Powerball: 5 Reasons You're Lucky You Don't Have Winning Numbers
Winning the $564 million Powerball jackpot isn't everything.
— -- If you didn't have the Powerball numbers to win $564 million Wednesday night, don't fret.
Despite this morning’s pang of lottery jealousy across the country, some observers call lottery winners "cursed."
Take Jack Whitaker, winner of a $315-million Powerball jackpot in 2002, who said he wishes he had never won after his teenage granddaughter became addicted to drugs and then was found dead in 2007 of what authorities ruled an overdose. His daughter died in 2009 in another apparent overdose.
"Since I won the lottery, I think there is no control for greed," he told ABC News' "20/20" in 2007. "I think if you have something, there's always someone else that wants it. I wish I'd torn that ticket up."
Here are five reasons why it may be good you didn't win the lottery, or at least you can tell yourself that:
1. Bankruptcy
Economists Scott Hankins, Mark Hoekstra and Paige Marta Skiba studied people who won more than $600 from the Florida Lottery between 1993 and 2002.
Although they found recipients of $50,000 to $150,000 were 50 percent less likely to file for bankruptcy in the two years after winning, relative to small winners, "they are equally more likely to file three to five years afterward."
"Bankruptcy records indicate that even though the median winner of a large cash prize could have paid off all of his unsecured debt or increased equity in new or existing assets, he chose not to do either," the researchers found.
2. Stress
The effect of money on happiness is a popular research topic. Sacerdote noted that happiness from a jackpot is likely a temporary high.
"You see a modest bump in happiness and people get used to whatever their income is," Sacerdote said. "My suspicion, which is based on more general data on income and happiness, is you might not see a permanent bump."
Another group of economists studied winners of the Nationale Postcode Loterij, the second largest national lottery in the Netherlands. They wrote that winning that prize, which amounts to about eight months of income for an average household, "has no detectable effects on a household's reported happiness."
The authors noted happiness is linked to long-term personal income rather than short-term fluctuations, and that may be because "long-term income differences are more likely to be seen as 'earned' and thus legitimate."
In the Journal of Health Economics, authors Jonathan Gardner and Andrew J. Oswald studied a group of British people who received about $1,536 to $307,181. In the year a prize is won, they found that "mental stress goes up, while in subsequent years lottery winners show less stress than non-winners." Of course, the absence of mental stress and happiness are not the same thing, they noted in the paper.
3. Smaller Is Better?
In the British study, the authors honed down on medium-sized lottery winners, or 137 British winners of between about $1,536 and $184,309. The winners were compared to people who did not win and others with smaller prizes. They found "the medium-size winners go on to have significantly better psychological health."
But, the authors cautioned, the sample size was "fairly small, so it is sensible to be cautious in interpretation."

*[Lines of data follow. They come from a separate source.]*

[config.mk]
export PLATFORM = sky130hd
export DESIGN_NAME = core_fsm
export DESIGN_NICKNAME = d
export VERILOG_FILES = /design/src/logic/rv_isa_pkg.sv /design/src/logic/core_ctrl_pkg.sv /design/src/logic/core_fsm.sv
export SDC_FILE = /design/constraint.sdc
export NUM_CORES = 1
export LEC_CHECK = 0
export BUFFER_PORTS_ARGS = -buffer_cell sky130_fd_sc_hd__buf_2
export CAP_MARGIN = 40
export CORE_ASPECT_RATIO = 0.9
export CORE_UTILIZATION = 54
export CTS_BUF_LIST = sky130_fd_sc_hd__clkbuf_8 sky130_fd_sc_hd__clkbuf_16
export DETAILED_ROUTE_END_ITERATION = 16
export PLACE_DENSITY = 0.88
export REMOVE_ABC_BUFFERS = 1
export SLEW_MARGIN = 20
export SYNTH_ARGS = -nofsm -noshare
export SYNTH_HDL_FRONTEND = slang
export SYNTH_SLANG_ARGS = --single-unit
[constraint.sdc]
create_clock -name clk -period 4.2 [get_ports clk]
set_clock_uncertainty 0.05 [all_clocks]
set_input_delay 0.42 -clock clk [delete_from_list [all_inputs] [get_ports clk]]
set_output_delay 0.42 -clock clk [all_outputs]
set_load 0.05 [all_outputs]
[src/logic/rv_isa_pkg.sv]
`default_nettype none

package rv_isa_pkg;

	localparam int XLEN = 32;

	typedef enum logic [6:0] {
		OP_LOAD   = 7'b0000011,
		OP_IMM    = 7'b0010011,
		OP_AUIPC  = 7'b0010111,
		OP_STORE  = 7'b0100011,
		OP_REG    = 7'b0110011,
		OP_LUI    = 7'b0110111,
		OP_BRANCH = 7'b1100011,
		OP_JALR   = 7'b1100111,
		OP_JAL    = 7'b1101111
	} opcode_e;

	// branch conditions
	localparam logic [2:0] F3_BEQ  = 3'd0;
	localparam logic [2:0] F3_BNE  = 3'd1;
	localparam logic [2:0] F3_BLT  = 3'd4;
	localparam logic [2:0] F3_BGE  = 3'd5;
	localparam logic [2:0] F3_BLTU = 3'd6;
	localparam logic [2:0] F3_BGEU = 3'd7;

	// load and store access size
	localparam logic [2:0] F3_B  = 3'd0;
	localparam logic [2:0] F3_H  = 3'd1;
	localparam logic [2:0] F3_W  = 3'd2;
	localparam logic [2:0] F3_BU = 3'd4;
	localparam logic [2:0] F3_HU = 3'd5;

	typedef struct packed {
		logic [6:0] funct7;
		logic [4:0] rs2;
		logic [4:0] rs1;
		logic [2:0] funct3;
		logic [4:0] rd;
		opcode_e    opcode;
	} r_fmt_t;

	typedef struct packed {
		logic [11:0] imm;
		logic [4:0]  rs1;
		logic [2:0]  funct3;
		logic [4:0]  rd;
		opcode_e     opcode;
	} i_fmt_t;

	typedef struct packed {
		logic [6:0] imm_hi;
		logic [4:0] rs2;
		logic [4:0] rs1;
		logic [2:0] funct3;
		logic [4:0] imm_lo;
		opcode_e    opcode;
	} s_fmt_t;

	typedef struct packed {
		logic       imm12;
		logic [5:0] imm10_5;
		logic [4:0] rs2;
		logic [4:0] rs1;
		logic [2:0] funct3;
		logic [3:0] imm4_1;
		logic       imm11;
		opcode_e    opcode;
	} b_fmt_t;

	typedef struct packed {
		logic [19:0] imm;
		logic [4:0]  rd;
		opcode_e     opcode;
	} u_fmt_t;

	typedef struct packed {
		logic       imm20;
		logic [9:0] imm10_1;
		logic       imm11;
		logic [7:0] imm19_12;
		logic [4:0] rd;
		opcode_e    opcode;
	} j_fmt_t;

	typedef union packed {
		logic [XLEN-1:0] raw;
		r_fmt_t          r_fmt;
		i_fmt_t          i_fmt;
		s_fmt_t          s_fmt;
		b_fmt_t          b_fmt;
		u_fmt_t          u_fmt;
		j_fmt_t          j_fmt;
	} instr_u;

endpackage

`default_nettype wire

[src/logic/core_ctrl_pkg.sv]
`default_nettype none

package core_ctrl_pkg;

	typedef enum logic [3:0] {
		ALU_ADD, ALU_SUB, ALU_SLL, ALU_SLT, ALU_SLTU,
		ALU_XOR, ALU_SRL, ALU_SRA, ALU_OR, ALU_AND,
		ALU_EQ, ALU_NE, ALU_GE, ALU_GEU
	} alu_op_e;

	typedef enum logic [1:0] {
		ST_IDLE,
		ST_FETCH,
		ST_EXECUTE,
		ST_WRITEBACK
	} core_state_e;

	typedef enum logic [2:0] {
		WB_NONE,
		WB_ALU,
		WB_MEM,
		WB_PC4,
		WB_IMM
	} wb_sel_e;

	typedef struct packed {
		alu_op_e    alu_op;
		logic       b_is_imm;
		logic       a_is_pc;
		wb_sel_e    wb_sel;
		logic       is_branch;
		logic       is_jump;   // jal and jalr, target comes from the ALU
		logic       mem_we;
		logic       mem_re;
		logic [2:0] funct3;
	} ctrl_t;

	typedef struct packed {
		logic [31:0] pc;
		logic [4:0]  rd;
		logic        we;
		logic [31:0] data;
	} retire_t;

endpackage

`default_nettype wire

[src/logic/core_fsm.sv]
`timescale 1ns/1ps
`default_nettype none

module core_fsm (
	input  logic                         clk,
	input  logic                         rstn,
	input  logic                         run_i,
	input  logic                         step_i,
	input  core_ctrl_pkg::ctrl_t         ctrl_i,
	input  logic [rv_isa_pkg::XLEN-1:0]  imm_i,
	input  logic [rv_isa_pkg::XLEN-1:0]  alu_res_i,
	input  logic [rv_isa_pkg::XLEN-1:0]  mem_rdata_i,
	input  logic [4:0]                   rd_i,
	output logic                         fetch_o,
	output logic [rv_isa_pkg::XLEN-1:0]  pc_o,
	output logic                         rf_we_o,
	output logic [rv_isa_pkg::XLEN-1:0]  rf_wdata_o,
	output logic                         mem_we_o,
	output logic                         retire_valid_o,
	output core_ctrl_pkg::retire_t       retire_o
);
	import rv_isa_pkg::*;
	import core_ctrl_pkg::*;

	core_state_e     state_q;
	core_state_e     state_d;
	logic [XLEN-1:0] pc_q;
	logic [XLEN-1:0] alu_q;   // captured on the EXECUTE step
	logic            adv;
	logic            wb_step;
	logic            taken;

	// after run_i drops the open instruction completes without waiting for steps
	assign adv = step_i || (!run_i && state_q != ST_IDLE);
	assign wb_step = adv && state_q == ST_WRITEBACK;
	assign taken = ctrl_i.is_branch && alu_q[0];

	always_comb
	begin
		case (state_q)
			ST_IDLE:    state_d = run_i ? ST_FETCH : ST_IDLE;
			ST_FETCH:   state_d = ST_EXECUTE;
			ST_EXECUTE: state_d = ST_WRITEBACK;
			default:    state_d = run_i ? ST_FETCH : ST_IDLE;
		endcase
	end

	always_comb
	begin
		case (ctrl_i.wb_sel)
			WB_ALU:  rf_wdata_o = alu_q;
			WB_MEM:  rf_wdata_o = mem_rdata_i;
			WB_PC4:  rf_wdata_o = pc_q + 4;   // link
			WB_IMM:  rf_wdata_o = imm_i;
			default: rf_wdata_o = '0;
		endcase
	end

	always_ff @(posedge clk or negedge rstn)
	begin
		if (!rstn)
		begin
			state_q <= ST_IDLE;
			pc_q <= '0;
		end
		else if (adv)
		begin
			state_q <= state_d;
			if (wb_step)
				pc_q <= ctrl_i.is_jump ? {alu_q[XLEN-1:1], 1'b0} :
					(taken ? pc_q + imm_i : pc_q + 4);
		end
	end

	always_ff @(posedge clk)
	begin
		if (adv && state_q == ST_EXECUTE)
			alu_q <= alu_res_i;
	end

	assign fetch_o = adv && state_q == ST_FETCH;
	assign pc_o = pc_q;
	assign rf_we_o = wb_step && ctrl_i.wb_sel != WB_NONE;
	assign mem_we_o = wb_step && ctrl_i.mem_we;
	assign retire_valid_o = wb_step;
	assign retire_o = '{pc: pc_q, rd: rd_i, we: ctrl_i.wb_sel != WB_NONE, data: rf_wdata_o};

	a_wr_in_wb: assert property (@(posedge clk) disable iff (!rstn)
		(rf_we_o || mem_we_o) |-> state_q == ST_WRITEBACK ##1 state_q != ST_WRITEBACK);

endmodule

`default_nettype wire

==> out/qor.csv <==
stage,metric,value,unit
detailed_routing,final wirelength,20600,µm
detailed_routing,DRC Markers,0,
timing,Slew @ Worst Pin,0.801,ns
power_and_ir_drop,Peak VDD IR,0.689,mV
timing,Fin Hold WS,0.206,ns
min_path,Hold Path Sink,alu_q[1],
min_path,worst hold start,alu_res_i[1],
placed_design,area post-placement,0.00732,mm²
global_route,antenna violations before repair,1,
placed_design,GP Congestion,0.910,
timing,worst rel slew slack,0.466,
critical_path,reg2reg start,pc_o[0],
min_path,hold path depth,1,
run,max-cap viol count,0,
cts,Worst-path clk slew,0.06,ns
global_route,total grt overflow,0,
layout,ANT cells,0,
critical_path,CP most frequent cell,nor2_1,
floorplan,Die H,106,µm
power_and_ir_drop,Pleak,3.55,nW
logic_synthesis,synthesized-area fraction occupied by and/or/nand/nor cells,0.171,
floorplan,die area,0.0125,mm²
global_route,global-route wire length before repair,32100,µm
power_and_ir_drop,Sw Pwr,3.40,mW
logic_synthesis,YS warnings,0,
floorplan,DIE WIDTH,118,µm
floorplan,Rows,37,
floorplan,CORE AREA,0.0116,mm²
cts,worst skew pair latency,0.34,ns
logic_synthesis,number of synthesized flops with an enable pin,32,
timing,ratio of final minimum period to clock period,0.841,
power_and_ir_drop,logic gate share of total power,0.660,
logic_synthesis,largest family of logic cells by synthesized area,compound AO/OA/AOI/OAI gates,
logic_synthesis,post-synthesis compound-gate area fraction,0.273,
layout,fin cells,1097,
cts,CTS tree,yes,
layout,Final Core Density,0.659,
critical_path,critical-path maximum fanout,8,
floorplan,Initial Utilization,0.562,
layout,fraction of layout cells with a size suffix above 1,0.305,
power_and_ir_drop,pwr dens,782,mW/mm²
timing,RSZ-0062 raised after global routing,false,
cts,cts hold-fix bufs,1,
logic_synthesis,#FFs+latches synth,66,
global_route,number of global-route vias before repair,6140,
layout,cell area after layout,0.00763,mm²
timing,fin. max-slew vios,0,
critical_path,CP max-delay cell,dfrtp_1,
logic_synthesis,XOR/XNOR Fraction of Synth Area,0.0741,
power_and_ir_drop,Sw Ratio,0.570,
critical_path,critical path cell sequence,ha_1 > nand4_1 > nor2_1 > buf_4 > nand3_1 > nor2_1 > nand2_1 > xor2_1 > o221ai_1 > buf_2,
layout,Area Overhead vs Synth,17.4,%
layout,Fill cells,1023,
logic_synthesis,Synth cell types,68,
critical_path,CP peak stage delay,0.47,ns
power_and_ir_drop,sequential share of power,0.213,
layout,multi-input logic area,0.00396,mm²
logic_synthesis,cell count after synthesis,787,
layout,Final #Nets,1095,
cts,Bufs on Longest Clock Path,2,
power_and_ir_drop,Internal Power,2.57,mW
logic_synthesis,asr flop ratio synth,0.515,
min_path,worst min path class,input pin to register,
critical_path,WP data required,3.73,ns
detailed_routing,WL per Instance,18.7,µm
detailed_routing,vias,6779,
cts,clock root buffer master,clkbuf_16,
placed_design,Cells after DPL,1080,
timing,final hold viol count,0,
critical_path,critical path launch point,pc_o[2],
layout,storage element area,0.00181,mm²
cts,Post-CTS Setup Inserts,0,
critical_path,CP Launch Type,register,
placed_design,hpwl dp,15200,µm
logic_synthesis,mapped cell area,0.00650,mm²
placed_design,IO Port Bufs,238,
cts,H-Tree Depth,3,
global_route,largest net degree at the start of global routing,33,
global_route,GRT Overall Usage,0.325,
power_and_ir_drop,Clk network pwr share,0.127,
detailed_routing,1st-iter DRT viols,550,
timing,Final setup viols,0,
outcome,status,finished clean,
timing,fin crit period,3.53,ns
logic_synthesis,"Seq/Total Area, Yosys",0.279,
detailed_routing,First-pass DRT Iterations,5,
timing,fmax,0.283,GHz
critical_path,R2R cell count,11,
critical_path,R2R Path End,pc_o[26],
detailed_routing,Detail Route Antenna Nets,0,
critical_path,WP data arrival,3.06,ns
logic_synthesis,Most used DFF post-synth,dfrtp_1,
detailed_routing,Via density,6.18,
logic_synthesis,adder-cell share of the synthesized area,0.0724,
timing,TNS Setup,0,ns
critical_path,CP Class,register to output pin,
cts,post_cts resized,0,
critical_path,Crit. End Element,output pin,
floorplan,# IOs,259,
cts,Clock Sinks,66,
cts,TritonCTS Buffers,9,
logic_synthesis,Post-Syn Area per Cell,8.26,µm²
logic_synthesis,mux cell area share after synthesis,0.0164,
critical_path,FF-to-FF setup slack,1.02,ns
==> cells by family (layout without fill, tap and decap cells) <==
kind of cell | count (synthesis) | after routing
AO/OA/AOI/OAI | 260 | 260
AND/OR/NAND/NOR | 231 | 231
buffers and inverters | 128 | 282
flip-flops | 66 | 66
XOR/XNOR | 55 | 55
adder cells (fa/ha/maj) | 37 | 37
multiplexers | 10 | 10
==> cell usage in the layout, fill, tap and decap left out, types with 11 or more instances in the layout <==
cell      instances
dfrtp_1          34
o221ai_1         27
ha_1             36
buf_2           238
inv_1            14
a21o_1           19
nor2_1           48
o21ai_0          55
a22oi_1          39
nand2_1          82
xor2_1           28
nor3_1           11
and3_1           19
a21oi_1          44
nand3_1          24
xnor2_1          27
buf_4            14
edfxtp_1         32
==> critical path: cells and delay by family (launching register included) <==
family | cells | cell delay, ns
adder cells (fa/ha/maj) | 1 | 0.27
AND/OR/NAND/NOR | 5 | 1.06
buffers and inverters | 2 | 0.49
XOR/XNOR | 1 | 0.18
flip-flops | 1 | 0.47
AO/OA/AOI/OAI | 1 | 0.24
==> synthesized netlist by cell type (3+ instances only) <==
master	number	area, µm²
a211oi_1	9	67.6
a21boi_0	3	22.5
a21o_1	19	143
a21oi_1	44	220
a221o_1	5	50.1
a221oi_1	5	43.8
a22oi_1	39	293
a31oi_1	9	56.3
and2_1	8	50.1
and3_1	19	119
buf_2	4	20.0
buf_4	69	518
clkbuf_1	41	154
dfrtp_1	34	851
edfxtp_1	32	961
ha_1	36	450
inv_1	12	45.0
mux2_2	5	56.3
mux2i_1	5	50.1
nand2_1	82	308
nand3_1	24	120
nand4_1	9	56.3
nor2_1	48	180
nor2b_1	7	43.8
nor3_1	11	55.1
nor3b_1	3	22.5
o211ai_1	5	37.5
o21a_1	3	22.5
o21ai_0	55	275
o21ai_1	8	40.0
o221ai_1	27	236
o22ai_1	4	25.0
or3_1	4	25.0
xnor2_1	27	236
xor2_1	28	245
==> metrics by stage <==
| stage | setup slack (ns) | total power [mW] |
|---|---|---|
| 5_1_grt | 0.430 | 6.28 |
| 2_1_floorplan | -0.221 | 4.19 |
| 4_1_cts | 0.699 | 5.92 |
| 6_report | 0.669 | 5.97 |
| 3_3_place_gp | 1.01 | 5.09 |
| 3_5_place_dp | 0.987 | 5.14 |
==> power groups by stage <==
stage          Combinational [mW]  Clock (mW)  Sequential [mW]
4_1_cts                      3.89       0.765             1.26
5_1_grt                      4.19       0.788             1.31
3_5_place_dp                 3.87           0             1.27
2_1_floorplan                2.01           0             2.18
6_report                     3.94       0.760             1.27
3_3_place_gp                 3.83           0             1.26
==> how the worst max path moves through the flow <==
stage / endpoint / slack [ns] / depth (start not counted)
6_report: rf_wdata_o[28] / 0.67 / 10
5_1_grt: retire_o[24] / 0.43 / 10
4_1_cts: rf_wdata_o[28] / 0.70 / 10
3_5_place_dp: pc_o[26] / 0.99 / 12
3_3_place_gp: pc_o[26] / 1.01 / 12
2_1_floorplan: retire_o[24] / -0.22 / 8
==> per-layer routing <==
layer	vias to the layer above	routed length (µm)	part of all wire	global-route usage
li1	3165	-	-	-
met1	3160	8880	0.43	0.451
met2	414	9290	0.45	0.511
met3	40	1930	0.094	0.0515
met4	0	450	0.022	0.118
met5	-	0	0	0
==> sequential cells by signal (all words and copies together) (netlist names) <==
register and cells:
alu_q 32, state_q 2, pc_o 32
==> area by class of cell <==
cell class | instances | share of cell area
clock buffers | 10 | 0.0313
clock inverters | 5 | 0.00623
inverters | 12 | 0.00590
multi-input cells | 593 | 0.518
flip-flops and latches | 66 | 0.237
well taps | 156 | 0.0256
repair buffers | 255 | 0.175
Power figures use the tool's default switching activity.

4. Keeping Up With the Joneses
In the study of Dutch lottery winners, researchers found that a winner's neighbors' consumption patterns changed. In particular, the study noted statistically significant increases on car consumption and exterior home renovations, "both of which are likely to be easily, and repeatedly, visible to a household's neighbors."
People who did not participate in the lottery but lived within a winner's postal code were more likely to acquire a new car in the six months after the lottery win than non-participants living in neighborhoods without a winner. The same was true for major exterior home renovations in six months after the lottery.
5. Dashing Hopes
Knowing a lottery winner may encourage some people to get into the habit of purchasing tickets. It could also turn off others who think the chances of two people in the same community winning a ticket may be slim.
"For most people, purchasing a ticket and fantasizing about what life will be like once you've won is the most pleasant part of the lottery experience," Scott Bea, a clinical psychologist with the Cleveland Clinic in Ohio, previously told ABC News. "You could probably flush the same amount of money down the toilet and get much the same result, but then you wouldn't have the dream."
The Dutch study found that people who did not participate in the lottery but are surrounded by households who won the lottery six months ago are less likely to play than nonparticipants who are not surrounded by winners.
The study added that although lottery winnings do not make households happier, they don't make neighboring households less happy.